How to complete this task:
Make an exact reproduction of all the data.

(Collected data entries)
=-=-=-=-=

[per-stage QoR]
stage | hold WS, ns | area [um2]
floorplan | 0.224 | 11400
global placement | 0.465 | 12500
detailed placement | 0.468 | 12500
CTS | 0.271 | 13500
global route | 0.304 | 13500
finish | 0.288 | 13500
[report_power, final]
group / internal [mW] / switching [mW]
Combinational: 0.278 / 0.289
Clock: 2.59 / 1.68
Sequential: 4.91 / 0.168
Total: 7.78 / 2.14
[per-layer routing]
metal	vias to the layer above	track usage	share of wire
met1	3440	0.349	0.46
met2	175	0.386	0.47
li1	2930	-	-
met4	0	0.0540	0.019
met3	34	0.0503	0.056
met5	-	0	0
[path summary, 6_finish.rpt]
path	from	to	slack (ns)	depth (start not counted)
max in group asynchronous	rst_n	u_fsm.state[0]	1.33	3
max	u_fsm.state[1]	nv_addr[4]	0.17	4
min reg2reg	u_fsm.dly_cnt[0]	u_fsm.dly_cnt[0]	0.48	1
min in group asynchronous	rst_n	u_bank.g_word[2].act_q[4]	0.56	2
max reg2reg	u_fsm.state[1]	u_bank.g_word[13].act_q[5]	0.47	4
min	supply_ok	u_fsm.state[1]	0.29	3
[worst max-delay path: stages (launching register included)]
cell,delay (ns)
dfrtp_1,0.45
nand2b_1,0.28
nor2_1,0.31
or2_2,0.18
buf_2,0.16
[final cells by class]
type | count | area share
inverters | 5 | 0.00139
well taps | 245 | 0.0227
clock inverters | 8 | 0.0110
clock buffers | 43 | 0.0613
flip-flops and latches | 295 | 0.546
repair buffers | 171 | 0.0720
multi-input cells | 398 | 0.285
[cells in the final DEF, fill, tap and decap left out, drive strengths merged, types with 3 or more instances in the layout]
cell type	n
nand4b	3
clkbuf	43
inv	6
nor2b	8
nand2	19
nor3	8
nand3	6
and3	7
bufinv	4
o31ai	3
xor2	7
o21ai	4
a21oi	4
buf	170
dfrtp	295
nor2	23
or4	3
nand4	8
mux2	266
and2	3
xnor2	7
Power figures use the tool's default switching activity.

=-=-=-=-=

Exercise solution:
[per-stage QoR]
stage | hold WS, ns | area [um2]
floorplan | 0.224 | 11400
global placement | 0.465 | 12500
detailed placement | 0.468 | 12500
CTS | 0.271 | 13500
global route | 0.304 | 13500
finish | 0.288 | 13500
[report_power, final]
group / internal [mW] / switching [mW]
Combinational: 0.278 / 0.289
Clock: 2.59 / 1.68
Sequential: 4.91 / 0.168
Total: 7.78 / 2.14
[per-layer routing]
metal	vias to the layer above	track usage	share of wire
met1	3440	0.349	0.46
met2	175	0.386	0.47
li1	2930	-	-
met4	0	0.0540	0.019
met3	34	0.0503	0.056
met5	-	0	0
[path summary, 6_finish.rpt]
path	from	to	slack (ns)	depth (start not counted)
max in group asynchronous	rst_n	u_fsm.state[0]	1.33	3
max	u_fsm.state[1]	nv_addr[4]	0.17	4
min reg2reg	u_fsm.dly_cnt[0]	u_fsm.dly_cnt[0]	0.48	1
min in group asynchronous	rst_n	u_bank.g_word[2].act_q[4]	0.56	2
max reg2reg	u_fsm.state[1]	u_bank.g_word[13].act_q[5]	0.47	4
min	supply_ok	u_fsm.state[1]	0.29	3
[worst max-delay path: stages (launching register included)]
cell,delay (ns)
dfrtp_1,0.45
nand2b_1,0.28
nor2_1,0.31
or2_2,0.18
buf_2,0.16
[final cells by class]
type | count | area share
inverters | 5 | 0.00139
well taps | 245 | 0.0227
clock inverters | 8 | 0.0110
clock buffers | 43 | 0.0613
flip-flops and latches | 295 | 0.546
repair buffers | 171 | 0.0720
multi-input cells | 398 | 0.285
[cells in the final DEF, fill, tap and decap left out, drive strengths merged, types with 3 or more instances in the layout]
cell type	n
nand4b	3
clkbuf	43
inv	6
nor2b	8
nand2	19
nor3	8
nand3	6
and3	7
bufinv	4
o31ai	3
xor2	7
o21ai	4
a21oi	4
buf	170
dfrtp	295
nor2	23
or4	3
nand4	8
mux2	266
and2	3
xnor2	7
Power figures use the tool's default switching activity.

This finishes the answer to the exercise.